Therapy and prognosis are entailed by the diagnosis: the holistic success of the EBVM approach therefore firmly and critically rests on diagnostic accuracy.
Unfortunately, medical professionals do not appear to be very accurate with diagnoses. In human medicine, there is 30-50% discordance reported between doctors’ ante- (presumptive) and post-mortem (definitive) diagnoses, with no significant change in the last 100 years (Goldberg et al 2002). This is attenuated by attaching a degree of certainty – ‘very certain’ shows 16% discordance, ‘probable’ 33% and ‘uncertain’ 50% – and some body systems are more difficult (e.g. respiratory) than others (Shojania et al 2002; Sington and Cottrell 2002).
Veterinary surgeons do not perform much better, although it is a chronically under-researched area. The single study that exists – from a respected referral institution – shows discordance between ante- and post-mortem diagnoses of ranging from 15% (oncology) to 45% (ECC), with internal medicine (44%), neurology (35%), surgery (33%) and cardiology (21%) lying in between (Kent et al 2004). Incorrect diagnoses are therefore common; the potential for subsequent incorrect or harmful therapy and/or prognosis is great; the quality of interventional evidence is immaterial if the wrong disease is being treated.
How can we do better? Human EBM shows that technology, big data and further evidence does not guarantee improvement; these are unlikely realisations for EBVM in the near future in any case.
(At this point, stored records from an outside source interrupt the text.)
Source: an optimization exercise on an open RTL-to-GDS flow (aim: small area and a short achievable clock period). Production flows keep margins and buffers that such runs may drop.
Where RTL was checked, it was by simulation tests only, not by an equivalence proof against the original.
No activity file was given, so power comes from the tool's default toggle rates.

==> flow/design.v <==
module bcd_fadd(
    input  [3:0] a,
    input  [3:0] b,
    output       g,
    output [3:0] l );
    wire k = a[0] & b[0];
    wire c1, c2;
    assign l[0] = a[0] ^ b[0];
    assign l[1] = a[1] ^ b[1] ^ k;
    assign c1   = (a[1] & b[1]) | (a[1] & k) | (b[1] & k);
    assign l[2] = a[2] ^ b[2] ^ c1;
    assign c2   = (a[2] & b[2]) | (a[2] & c1) | (b[2] & c1);
    assign l[3] = a[3] | b[3] | c2;                        
    assign g    = (a[3] & b[3]) | (a[3] & c2) | (b[3] & c2);  
endmodule
module bcd_finc(
    input  [3:0] l,
    input        g,
    input        c,
    output       cout,
    output [3:0] sum );
    wire [3:0] h = {g, l[3] & ~g, l[2:1]};
    wire gen  = h[3] | (h[2] & (h[1] | h[0]));       
    wire prop = (h[2] & ~h[1] & ~h[0]) & l[0];        
    assign cout = gen | (c & prop);
    wire w = l[0] & c;
    assign sum[0] = l[0] ^ c;
    wire is4 = h[2] & ~h[1] & ~h[0];
    wire is9 = h[3] & h[0];
    wire [2:0] m;    
    assign m[0] = h[0] ^ gen;
    assign m[1] = h[1] ^ (~h[0] & (h[3] | (h[2] & h[1])));
    assign m[2] = is4 | is9;
    assign sum[1] = m[0] ^ (w & ~m[2]);
    assign sum[2] = m[1] ^ (w & m[0]);
    assign sum[3] = w ? (m[0] & m[1]) : m[2];
endmodule
module bcd_adder100_core(
    input  [399:0] l,
    input  [99:0]  g,
    input          cin,
    output         cout,
    output [399:0] sum );
    wire [100:0] c;
    assign c[0] = cin;
    genvar i;
    generate
        for (i = 0; i < 100; i = i + 1) begin : digit
            bcd_finc u_inc(
                .l(l[4*i+3 : 4*i]),
                .g(g[i]),
                .c(c[i]),
                .cout(c[i+1]),
                .sum(sum[4*i+3 : 4*i]));
        end
    endgenerate
    assign cout = c[100];
endmodule
module bcd_adder100(
    input              clk,
    input      [399:0] a,
    input      [399:0] b,
    input              cin,
    output reg         cout,
    output reg [399:0] sum );
    wire [399:0] l_w;
    wire [99:0]  g_w;
    reg  [399:0] l_r;
    reg  [99:0]  g_r;
    reg          cin_r;
    wire         cout_w;
    wire [399:0] sum_w;
    genvar i;
    generate
        for (i = 0; i < 100; i = i + 1) begin : pre
            bcd_fadd u_pre(
                .a(a[4*i+3 : 4*i]),
                .b(b[4*i+3 : 4*i]),
                .g(g_w[i]),
                .l(l_w[4*i+3 : 4*i]));
        end
    endgenerate
    bcd_adder100_core u_core(
        .l(l_r), .g(g_r), .cin(cin_r), .cout(cout_w), .sum(sum_w));
    always @(posedge clk) begin
        l_r   <= l_w;
        g_r   <= g_w;
        cin_r <= cin;
        cout  <= cout_w;
        sum   <= sum_w;
    end
endmodule
export LEC_CHECK = 0
export CAP_MARGIN = 20
export CORE_AREA = 4 4 756 126
export CTS_BUF_LIST = sky130_fd_sc_hd__clkbuf_16
export CTS_CLUSTER_DIAMETER = 80
export CTS_CLUSTER_SIZE = 28
export DIE_AREA = 0 0 760 130
export SLEW_MARGIN = 20
create_clock -name core_clock -period 180.0 [get_ports {clk}]
standard.sh (not shown) runs the stock make flow with config.mk's settings and CLKGATE_MAP_FILE= SYNTH_SCRIPT=/design/flow/synth_recipe.tcl, a recipe that flattens the netlist after the stock synthesis.
==> flow/flow/run.sh <==
#!/bin/bash
# The standard layout (standard.sh), with these changes:
#  - synthesis maps with an area-oriented ABC script (flow/abc_area.script)
#    and skips the early "abc -fast" of Yosys's synth (-noabc), so the full
#    and half adders are extracted from the design as written;
#  - every port is buffered with the smallest buffer, buf_1;
#  - the ports are placed digit by digit along the die (flow/io.tcl).
# The rest of ORFS's scripts is used unchanged, from a copy in this folder.
set -euo pipefail
rm -rf scripts_local
cp -r "$FLOW_HOME/scripts" scripts_local
cp flow/abc_area.script scripts_local/abc_speed.script
export SCRIPTS_DIR="$PWD/scripts_local"
export SYNTH_ARGS="-noabc"
export BUFFER_PORTS_ARGS="-buffer_cell sky130_fd_sc_hd__buf_1"
export IO_CONSTRAINTS="$PWD/flow/io.tcl"
bash standard.sh > standard.log 2>&1
==> flow/flow/abc_area.script <==
&get -n
&st
&dch
&nf -R 1000
&put
topo
stime -c
==> flow/flow/io.tcl <==
# Pin placement: digit i of a, b and sum gets the edge slice of the die
# above and below x = [M + i*DW, M + (i+1)*DW): a and two sum bits on the
# top edge, b and the other two sum bits on the bottom edge, so each
# digit's logic sits in one column and its port wires stay short.
set M 10.0
set W [expr {[lindex [ord::get_die_area] 2] - [lindex [ord::get_die_area] 0]}]
set DW [expr {($W - 2 * $M) / 100.0}]
for {set i 0} {$i < 100} {incr i} {
  set x0 [expr {$M + $i * $DW}]
  set x1 [expr {$x0 + $DW}]
  set top {}
  set bot {}
  for {set j 0} {$j < 4} {incr j} {
    set k [expr {4 * $i + $j}]
    lappend top "a\[$k\]"
    lappend bot "b\[$k\]"
  }
  lappend top "sum\[[expr {4 * $i}]\]" "sum\[[expr {4 * $i + 1}]\]"
  lappend bot "sum\[[expr {4 * $i + 2}]\]" "sum\[[expr {4 * $i + 3}]\]"
  set_io_pin_constraint -pin_names $top -region top:[format %.2f $x0]-[format %.2f $x1]
  set_io_pin_constraint -pin_names $bot -region bottom:[format %.2f $x0]-[format %.2f $x1]
}
set_io_pin_constraint -pin_names {cin} -region left:*
set_io_pin_constraint -pin_names {cout} -region right:*
set_io_pin_constraint -pin_names {clk} -region left:*
Change:
--- a/flow/design.v
+++ b/flow/design.v
@@ -16,13 +16,13 @@
 module bcd_finc(
     input  [3:0] l,
     input        g,
     input        c,
     output       cout,
     output [3:0] sum );
-    wire [3:0] h = {g, l[3] & ~g, l[2:1]};
+    wire [3:0] h = {g, l[3] & ~g, l[2:1]};            
     wire gen  = h[3] | (h[2] & (h[1] | h[0]));       
     wire prop = (h[2] & ~h[1] & ~h[0]) & l[0];        
     assign cout = gen | (c & prop);
     wire w = l[0] & c;
     assign sum[0] = l[0] ^ c;
     wire is4 = h[2] & ~h[1] & ~h[0];
After rerunning: The changed run passed the timing, design-rule and antenna checks. Wire length does not change. Count of clock-buffer cells in the layout is unchanged. Core utilization is unchanged. Cell count stays the same. Total power is unchanged. Design area does not change. Sequential power barely changes. Area after synthesis is unchanged. Die area stays the same. Critical path depth does not change. Clock power hardly moves. Worst hold slack does not change. Via count does not change. Clock skew stays the same.
Function not checked in the first run of this note: the RTL went through the layout flow alone.

[afterwards: timing with drivers on the ports]
The flow's constraints put no driver on any port. The routed layouts listed below were extracted and timed again, unchanged, in two steps.
Step 1 (the two cells are an assumption about what drives the block):
set clk [get_ports {clk}]
set_driving_cell -lib_cell sky130_fd_sc_hd__clkbuf_16 $clk
set_driving_cell -lib_cell sky130_fd_sc_hd__buf_2 [delete_from_list [all_inputs] $clk]
Step 2 adds t to the input delays and takes it off the output delays; t is the mean of the earliest and latest rising clock arrival at the registers after step 1. Input paths then give back, and output paths get back, about the clock's delay inside the block.
Three values: ideal ports, drivers, drivers and shift; two values: the first two.
run	t (ns)	setup slack, ns	worst hold slack (ns)	cell pins on the clock port's net
the first run	0.734	142.750 / 142.656 / 142.365	0.480 / 0.480 / 0.480	1
the second run	0.734	142.750 / 142.656 / 142.365	0.480 / 0.480 / 0.480	1
After both steps every run listed still meets setup and hold.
The answer may lie in the fields of psychology and social science. Studies indicate that diagnostic success may rest largely with the individual: expert clinicians consistently perform better. But how?
Experts are marked out by the use of ‘illness scripts’, which are mental knowledge networks against which the presenting patient – history, signs, clinical data – are checked and hypotheses entertained or refuted until (with the addition of more clinical data) a diagnosis is reached (Custers 2015). Experts rapidly appraise relevant data, embracing and exploring inconsistencies in the clinical picture, largely ignore pathophysiology and make far fewer errors than novices.
It appears we would do well to harness and teach these skills – however, current problem-based learning methods fail to do so. To maximise the impact on clinical performance, it seems explicit recognition, teaching and integration of illness scripts and pathways to expertise are fundamental steps for EBVM. This would require a ground-shift change in veterinary teaching and professional development, but may well prove to be the greatest positive difference EBVM can make to the veterinary profession.